Nello psicodramma, a differenza delle terapie verbali, ciò che appartiene al mondo del profondo, dell’inconscio, ciò che noi chiamiamo "emergente", non viene solo raccontato, ma drammatizzato con tutta la forza delle emozioni e rivissuto, riletto, interpretato da protagonista della propria esistenza.

Il setting terapeutico dello psicodramma si propone dunque di costruire una rappresentazione
scenica spontanea, che permetta:

  • di rendere visibile ed interpretabile il materiale latente;
  • di far rivivere sulla scena i conflitti intrapsichici;
  • di sdrammatizzare, nell’interazione con il gruppo, le frustrazioni interiori favorendo la rielaborazione delle fasi critiche dello sviluppo;
  • di riconoscere nel corpo il linguaggio dell’inconscio e i segni di malessere psicologico;
  • d’imparare le tecniche, per intervenire sulle dinamiche psico-corporee;
  • di rendere consapevoli i conflitti interpersonali;
  • di rielaborarli e di sperimentarne percorsi risolutivi;
  • di restituire al soggetto la propria spontaneità e di sviluppare il proprio potenziale creativo.

Lo Psicodramma è una tecnica nata da un’intuizione di Jakob Levi Moreno: la forza espressiva del setting teatrale può essere finalizzata alla risoluzione dei conflitti interiori. I contenuti emozionali vengono rappresentati su un meta-forico palcoscenico attraverso la messa in scena dei propri vissuti.

Il "mettere in azione" permette di rivivere emotivamente i temi ed i conflitti individuali con la forza della realtà.

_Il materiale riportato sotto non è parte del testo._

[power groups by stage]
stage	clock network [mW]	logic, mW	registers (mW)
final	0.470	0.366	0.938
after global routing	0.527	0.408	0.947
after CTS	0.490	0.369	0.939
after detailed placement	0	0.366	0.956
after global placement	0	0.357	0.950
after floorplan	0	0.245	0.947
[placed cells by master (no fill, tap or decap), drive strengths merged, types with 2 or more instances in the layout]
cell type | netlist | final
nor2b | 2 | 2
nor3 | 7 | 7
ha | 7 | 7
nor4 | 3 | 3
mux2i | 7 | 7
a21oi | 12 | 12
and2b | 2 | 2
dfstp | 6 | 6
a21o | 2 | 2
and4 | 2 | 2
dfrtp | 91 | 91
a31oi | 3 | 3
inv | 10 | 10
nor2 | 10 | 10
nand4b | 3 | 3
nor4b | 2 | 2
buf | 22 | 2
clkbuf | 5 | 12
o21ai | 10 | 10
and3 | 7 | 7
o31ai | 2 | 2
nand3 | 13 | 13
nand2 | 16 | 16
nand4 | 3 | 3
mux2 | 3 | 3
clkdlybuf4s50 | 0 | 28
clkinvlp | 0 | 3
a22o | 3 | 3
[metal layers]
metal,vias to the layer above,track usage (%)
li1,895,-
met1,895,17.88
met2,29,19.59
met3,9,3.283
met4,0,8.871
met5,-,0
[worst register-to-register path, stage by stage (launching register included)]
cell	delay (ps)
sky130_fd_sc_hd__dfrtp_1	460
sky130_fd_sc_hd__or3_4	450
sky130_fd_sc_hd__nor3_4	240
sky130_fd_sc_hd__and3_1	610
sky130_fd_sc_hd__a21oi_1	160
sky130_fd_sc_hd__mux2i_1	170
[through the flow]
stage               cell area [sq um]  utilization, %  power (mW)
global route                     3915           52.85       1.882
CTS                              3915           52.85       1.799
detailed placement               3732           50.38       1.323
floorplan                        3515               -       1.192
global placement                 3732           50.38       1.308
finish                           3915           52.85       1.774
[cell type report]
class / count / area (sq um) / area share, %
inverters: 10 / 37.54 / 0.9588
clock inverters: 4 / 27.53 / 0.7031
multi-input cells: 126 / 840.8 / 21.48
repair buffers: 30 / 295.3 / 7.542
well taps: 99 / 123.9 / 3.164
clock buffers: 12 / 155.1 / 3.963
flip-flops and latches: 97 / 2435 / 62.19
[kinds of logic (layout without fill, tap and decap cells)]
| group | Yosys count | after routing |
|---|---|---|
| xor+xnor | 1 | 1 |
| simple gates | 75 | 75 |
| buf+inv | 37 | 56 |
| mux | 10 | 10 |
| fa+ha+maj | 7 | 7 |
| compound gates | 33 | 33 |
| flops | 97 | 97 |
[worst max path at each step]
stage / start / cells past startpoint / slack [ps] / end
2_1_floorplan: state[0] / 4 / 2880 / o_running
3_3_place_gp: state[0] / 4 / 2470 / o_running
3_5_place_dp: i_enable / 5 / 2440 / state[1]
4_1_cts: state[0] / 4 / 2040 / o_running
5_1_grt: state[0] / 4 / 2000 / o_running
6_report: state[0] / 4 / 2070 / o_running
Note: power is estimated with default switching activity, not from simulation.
**src/rtl/fnn_pkg.sv**
```systemverilog
// Shared types and helpers for the fully-connected layer plumbing.
package fnn_pkg;

    typedef enum logic {
        SER_IDLE  = 1'b0,
        SER_SHIFT = 1'b1
    } ser_state_t;

    // Index width for a vector of n words; a single-word vector still needs one bit.
    function automatic int idx_width(input int n);
        return (n > 1) ? $clog2(n) : 1;
    endfunction

endpackage

```
**src/rtl/layer_capture_bank.sv**
```systemverilog
// Per-neuron capture registers for one output vector, with a captured mask,
// a registered full flag and a sticky overrun detector.
module layer_capture_bank
    import fnn_pkg::*;
#(
    parameter int NUM_NEURONS = 30,
    parameter int DATA_WIDTH  = 16
) (
    input  logic                              clk,
    input  logic                              rst,
    input  logic [NUM_NEURONS*DATA_WIDTH-1:0] i_neuron_out,
    input  logic [NUM_NEURONS-1:0]            i_neuron_valid,
    input  logic                              i_load,
    output logic [NUM_NEURONS*DATA_WIDTH-1:0] o_bank,
    output logic                              o_full,
    output logic                              o_overrun
);

    logic [NUM_NEURONS*DATA_WIDTH-1:0] r_bank;
    logic [NUM_NEURONS-1:0]            r_captured;
    logic                              r_full;
    logic                              r_overrun;
    logic [NUM_NEURONS-1:0]            w_keep;
    logic [NUM_NEURONS-1:0]            w_take;

    // A load empties the mask on this same edge, so arriving words start the next vector.
    assign w_keep = i_load ? '0 : r_captured;
    assign w_take = i_neuron_valid & ~w_keep;

    always_ff @(posedge clk) begin
        if (rst) begin
            r_bank     <= '0;
            r_captured <= '0;
            r_full     <= 1'b0;
            r_overrun  <= 1'b0;
        end else begin
            r_captured <= w_keep | i_neuron_valid;
            r_full     <= i_load ? 1'b0 : &r_captured;
            if (|(i_neuron_valid & w_keep)) begin
                r_overrun <= 1'b1;
            end
            for (int i = 0; i < NUM_NEURONS; i++) begin
                if (w_take[i]) begin
                    r_bank[i*DATA_WIDTH +: DATA_WIDTH] <= i_neuron_out[i*DATA_WIDTH +: DATA_WIDTH];
                end
            end
        end
    end

    assign o_bank    = r_bank;
    assign o_full    = r_full;
    assign o_overrun = r_overrun;

endmodule

```
**src/rtl/layer_out_serializer.sv**
```systemverilog
// Collects one layer's parallel neuron outputs and replays them, index 0 first,
// as a gap-free serial stream for the next layer. Double-buffered via the capture bank.
module layer_out_serializer
    import fnn_pkg::*;
#(
    parameter int NUM_NEURONS = 30,
    parameter int DATA_WIDTH  = 16
) (
    input  logic                              clk,
    input  logic                              rst,
    input  logic [NUM_NEURONS*DATA_WIDTH-1:0] neuron_out,
    input  logic [NUM_NEURONS-1:0]            neuron_valid,
    output logic [DATA_WIDTH-1:0]             data_out,
    output logic                              data_valid,
    output logic                              data_last,
    output logic                              busy,
    output logic                              overrun
);

    localparam int IDX_W = idx_width(NUM_NEURONS);
    localparam logic [IDX_W-1:0] LAST_IDX = IDX_W'(NUM_NEURONS - 1);

    ser_state_t                        r_state;
    logic [DATA_WIDTH-1:0]             r_shift [NUM_NEURONS];
    logic [IDX_W-1:0]                  r_idx;
    logic [DATA_WIDTH-1:0]             r_data;
    logic                              r_valid;
    logic                              r_last;
    logic [NUM_NEURONS*DATA_WIDTH-1:0] w_bank;
    logic                              w_full;
    logic                              w_overrun;
    logic                              w_load;
    logic [IDX_W-1:0]                  w_next;

    layer_capture_bank #(
        .NUM_NEURONS(NUM_NEURONS),
        .DATA_WIDTH (DATA_WIDTH)
    ) u_bank (
        .clk           (clk),
        .rst           (rst),
        .i_neuron_out  (neuron_out),
        .i_neuron_valid(neuron_valid),
        .i_load        (w_load),
        .o_bank        (w_bank),
        .o_full        (w_full),
        .o_overrun     (w_overrun)
    );

    // Reload from IDLE, or on the final word of a stream so the next vector follows with no gap.
    assign w_load = w_full && ((r_state == SER_IDLE) || (r_idx == LAST_IDX));
    assign w_next = r_idx + 1'b1;

    always_ff @(posedge clk) begin
        if (rst) begin
            r_state <= SER_IDLE;
            r_idx   <= '0;
            r_data  <= '0;
            r_valid <= 1'b0;
            r_last  <= 1'b0;
            for (int i = 0; i < NUM_NEURONS; i++) begin
                r_shift[i] <= '0;
            end
        end else if (w_load) begin
            for (int i = 0; i < NUM_NEURONS; i++) begin
                r_shift[i] <= w_bank[i*DATA_WIDTH +: DATA_WIDTH];
            end
            r_state <= SER_SHIFT;
            r_idx   <= '0;
            r_data  <= w_bank[DATA_WIDTH-1:0];
            r_valid <= 1'b1;
            r_last  <= 1'b0;
        end else if (r_state == SER_SHIFT) begin
            if (r_idx == LAST_IDX) begin
                r_state <= SER_IDLE;
                r_valid <= 1'b0;
                r_last  <= 1'b0;
            end else begin
                r_idx   <= w_next;
                r_data  <= r_shift[w_next];
                r_valid <= 1'b1;
                r_last  <= (w_next == LAST_IDX);
            end
        end
    end

    assign data_out   = r_data;
    assign data_valid = r_valid;
    assign data_last  = r_last;
    assign busy       = (r_state == SER_SHIFT);
    assign overrun    = w_overrun;

endmodule

```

Il protagonista, con l’aiuto del conduttore in qualità di regista, del gruppo in qualità di co-attori (Io-Ausiliari) e di specifiche tecniche (doppiaggio, inversione di ruolo, specchio, soliloquio, scultura familiare, etc.), ha l’opportunità di esprimere, non solo verbalmente ma anche con la forza dell’azione, i nodi della propria esistenza, rivivendoli e di ridefinendoli creativamente.

È una tecnica che consente numerose applicazioni. Difatti, mettere in scena i contenuti emotivi, relazionali e spesso inconsci dell'individuo, del gruppo o della comunità, consente di rendere visibile ciò che solitamente non lo è, facilitando la  trasformazione e l'evoluzione in modo profondo ed immediato.